China's traditional manufacturing industries have been cornered into a desperate situation--it's either change or die.

The Ministry of Finance said in a statement on May 25 that China would slash import taxes on some consumer goods, including skincare products, Western-style suits, ankle-high boots and diapers, by more than 50 percent on average starting on June 1.

The decision follows a statement by an executive meeting of the State Council on April 28 that it would look into reducing import tariffs on some consumer goods on a trial basis.

This round of tariff reduction is mainly for imports from traditional manufacturing industries. Taxes on Western-style suits and fur garments will be reduced to 7-10 percent from the current 14-23 percent. Import tariffs on ankle-high boots and sports shoes will be halved to 12 percent from the current 22-24 percent, while import taxes on diapers and skincare products will drop to 2 percent from 7.5 percent and 5 percent, respectively.

The tariff cut is evidence of the Chinese Government's determination to adjust its economic structure toward one that is more consumption-based. However, it's bound to deal a heavy blow to domestic traditional manufacturing products reliant on low-price strategies.

Although the number of products affected by the tariff cut only accounts for a small proportion of all imported goods, it's been a clear signal that days ahead for the country's low-end manufacturing industries will only get tougher.

China's excessive capacity in low-end manufacturing industries is being gradually transferred to Southeast Asian and South Asian countries, and any policy change would determine the viability of those businesses. For instance, the average price for plastic shoes exported from China dropped 5.5 percent year on year to $2.3 a pair in April 2010, the lowest level since 2009. The best-selling low-end plastic shoes was priced at only $1.7 a pair on average during the first four months of 2010. Those low-end manufacturing businesses used to count on tax rebates in the face of price declines. Now, the tax rebate policy has been changed and import tariffs for foreign products have been lowered. Those businesses need to find a new way to survive.

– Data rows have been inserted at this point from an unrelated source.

[config.mk]
export PLATFORM = sky130hd
export DESIGN_NAME = mem_stage_dmem_ctrl
export DESIGN_NICKNAME = d
export VERILOG_FILES = /design/src/rtl/mem_stage_dmem_ctrl.sv
export SDC_FILE = /design/constraint.sdc
export NUM_CORES = 1
export LEC_CHECK = 0
export ABC_AREA = 0
export CORE_MARGIN = 3
export CORE_UTILIZATION = 42
export CTS_BUF_LIST = sky130_fd_sc_hd__clkbuf_4 sky130_fd_sc_hd__clkbuf_8 sky130_fd_sc_hd__clkbuf_16
export CTS_CLUSTER_DIAMETER = 50
export DETAILED_ROUTE_END_ITERATION = 8
export PLACE_DENSITY = 0.81
export SYNTH_ARGS = -nofsm -noshare
export SYNTH_HDL_FRONTEND = slang
export SYNTH_SLANG_ARGS = --single-unit
[constraint.sdc]
create_clock -name clk -period 1.9 [get_ports clk]
set_input_delay 0.38 -clock clk [delete_from_list [all_inputs] [get_ports clk]]
set_output_delay 0.38 -clock clk [all_outputs]
set_load 0.01 [all_outputs]
[src/rtl/mem_stage_dmem_ctrl.sv]
// mem_stage_dmem_ctrl: MEM-stage data-memory controller for the RV32I pipeline.
// Issues one byte-lane aligned cache access at a time, stalls the pipeline
// while the cache is busy and returns the extended load result.
// Optional feature macro: MEM_MISALIGN_CHECK_EN (flags misaligned half/word
// accesses and completes them without touching the cache).
module mem_stage_dmem_ctrl (
  input  logic        clk,
  input  logic        rst,
  input  logic        valid_i,
  input  logic        is_load_i,
  input  logic        is_store_i,
  input  logic [2:0]  funct3_i,
  input  logic [31:0] addr_i,
  input  logic [31:0] rs2_data_i,
  input  logic        fwd_i,
  input  logic [31:0] wb_data_i,
  output logic        dmem_read,
  output logic        dmem_write,
  output logic [31:0] dmem_addr,
  output logic [31:0] dmem_wdata,
  output logic [3:0]  dmem_mbe,
  input  logic [31:0] dmem_rdata,
  input  logic        dmem_resp,
  output logic        stall_o,
  output logic [31:0] load_data_o,
  output logic        load_valid_o,
  output logic        misalign_o
);

  typedef enum logic [1:0] {IDLE, BUSY, DONE} state_t;

  state_t      state_reg, state_next;
  logic        req;
  logic        misaligned;
  logic [31:0] store_src;
  logic [31:0] lane_wdata;
  logic [3:0]  lane_mbe;

  logic        load_reg;
  logic [2:0]  funct3_reg;
  logic [1:0]  off_reg;
  logic        read_reg, write_reg;
  logic [31:0] addr_reg, wdata_reg, load_data_reg;
  logic [3:0]  mbe_reg;
  logic        load_valid_reg, misalign_reg;

  logic [31:0] rd_byte_shift, rd_half_shift, load_ext;

  assign req = valid_i & (is_load_i | is_store_i);

`ifdef MEM_MISALIGN_CHECK_EN
  // Half with odd address or word not on a 4-byte boundary.
  assign misaligned = ((funct3_i[1:0] == 2'b01) & addr_i[0]) |
                      ((funct3_i[1:0] == 2'b10) & (addr_i[1:0] != 2'b00));
`else
  assign misaligned = 1'b0;
`endif

  // Store data source selection and byte-lane placement of the request.
  always_comb begin
    store_src  = fwd_i ? wb_data_i : rs2_data_i;
    lane_mbe   = 4'b1111;
    lane_wdata = store_src;
    case (funct3_i[1:0])
      2'b00: begin
        lane_mbe   = 4'b0001 << addr_i[1:0];
        lane_wdata = {4{store_src[7:0]}};
      end
      2'b01: begin
        lane_mbe   = 4'b0011 << {addr_i[1], 1'b0};
        lane_wdata = {2{store_src[15:0]}};
      end
      default: begin
        lane_mbe   = 4'b1111;
        lane_wdata = store_src;
      end
    endcase
    if (is_load_i) begin
      lane_mbe = 4'b1111;
    end
  end

  // Load extraction from the returned word using the latched offset/width.
  always_comb begin
    rd_byte_shift = dmem_rdata >> {off_reg, 3'b000};
    rd_half_shift = dmem_rdata >> {off_reg[1], 4'b0000};
    case (funct3_reg)
      3'b000:  load_ext = {{24{rd_byte_shift[7]}}, rd_byte_shift[7:0]};
      3'b100:  load_ext = {24'b0, rd_byte_shift[7:0]};
      3'b001:  load_ext = {{16{rd_half_shift[15]}}, rd_half_shift[15:0]};
      3'b101:  load_ext = {16'b0, rd_half_shift[15:0]};
      default: load_ext = dmem_rdata;
    endcase
  end

  // FSM state register.
  always_ff @(posedge clk) begin
    if (rst) begin
      state_reg <= IDLE;
    end else begin
      state_reg <= state_next;
    end
  end

  // Next-state decode and combinational pipeline stall.
  always_comb begin
    state_next = state_reg;
    stall_o    = 1'b0;
    case (state_reg)
      IDLE: begin
        if (req) begin
          stall_o    = 1'b1;
          state_next = misaligned ? DONE : BUSY;
        end
      end
      BUSY: begin
        stall_o = 1'b1;
        if (dmem_resp) begin
          state_next = DONE;
        end
      end
      DONE: begin
        state_next = IDLE;
      end
      default: begin
        state_next = IDLE;
      end
    endcase
  end

  // Request latch, cache strobes and load result capture.
  always_ff @(posedge clk) begin
    if (rst) begin
      load_reg       <= 1'b0;
      funct3_reg     <= 3'b000;
      off_reg        <= 2'b00;
      read_reg       <= 1'b0;
      write_reg      <= 1'b0;
      addr_reg       <= 32'b0;
      wdata_reg      <= 32'b0;
      mbe_reg        <= 4'b0000;
      load_data_reg  <= 32'b0;
      load_valid_reg <= 1'b0;
      misalign_reg   <= 1'b0;
    end else begin
      case (state_reg)
        IDLE: begin
          load_valid_reg <= 1'b0;
          misalign_reg   <= 1'b0;
          if (req) begin
            load_reg   <= is_load_i;
            funct3_reg <= funct3_i;
            off_reg    <= addr_i[1:0];
            addr_reg   <= {addr_i[31:2], 2'b00};
            wdata_reg  <= lane_wdata;
            mbe_reg    <= lane_mbe;
            if (misaligned) begin
              // Completes straight into DONE with no cache traffic.
              misalign_reg   <= 1'b1;
              load_valid_reg <= is_load_i;
              if (is_load_i) begin
                load_data_reg <= 32'b0;
              end
            end else begin
              read_reg  <= is_load_i;
              write_reg <= ~is_load_i;
            end
          end
        end
        BUSY: begin
          if (dmem_resp) begin
            read_reg  <= 1'b0;
            write_reg <= 1'b0;
            if (load_reg) begin
              load_data_reg  <= load_ext;
              load_valid_reg <= 1'b1;
            end
          end
        end
        default: begin
          load_valid_reg <= 1'b0;
          misalign_reg   <= 1'b0;
        end
      endcase
    end
  end

  assign dmem_read    = read_reg;
  assign dmem_write   = write_reg;
  assign dmem_addr    = addr_reg;
  assign dmem_wdata   = wdata_reg;
  assign dmem_mbe     = mbe_reg;
  assign load_data_o  = load_data_reg;
  assign load_valid_o = load_valid_reg;
  assign misalign_o   = misalign_reg;

endmodule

As painful as the process may be, it's an opportunity to be reborn. Any traditional businesses that fail to catch up will be eliminated from the market, giving way to new businesses that are in possession of new technology and brand.

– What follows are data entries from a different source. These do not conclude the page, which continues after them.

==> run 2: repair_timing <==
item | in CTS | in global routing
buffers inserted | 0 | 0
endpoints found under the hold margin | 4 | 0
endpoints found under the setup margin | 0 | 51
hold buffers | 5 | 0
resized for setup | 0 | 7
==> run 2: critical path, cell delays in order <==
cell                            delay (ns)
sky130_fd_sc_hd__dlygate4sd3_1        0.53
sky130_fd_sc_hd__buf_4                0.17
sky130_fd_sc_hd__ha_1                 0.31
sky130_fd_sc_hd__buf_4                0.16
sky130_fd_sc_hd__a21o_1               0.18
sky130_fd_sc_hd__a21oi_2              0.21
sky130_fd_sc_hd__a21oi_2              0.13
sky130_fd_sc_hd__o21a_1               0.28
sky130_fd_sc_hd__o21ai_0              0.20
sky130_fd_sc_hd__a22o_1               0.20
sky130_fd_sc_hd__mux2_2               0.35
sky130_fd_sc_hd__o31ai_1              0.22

Slashing tariffs is part of China's opening-up process. Since it's an inevitable trend for the decline of China's comparatively low-cost advantage, the country might as well open up the market wider to let indigenous businesses get used to severe competition with their foreign counterparts.

China levies three types of tariffs on imports from different countries--90 percent of tariffs on imports from countries that have signed bilateral free-trade agreements (FTAs) with China, such as Switzerland and New Zealand, will be gradually paired down to zero; WTO member countries enjoy most-favored-nation treatment when exporting to China; for those non-WTO member countries that haven't signed FTAs with China, ordinary tariffs are levied. Take the electric cooker for instance--the tariff rate is 15 percent for most favored nations but ordinary tariffs for non-WTO members could go as high as 130 percent.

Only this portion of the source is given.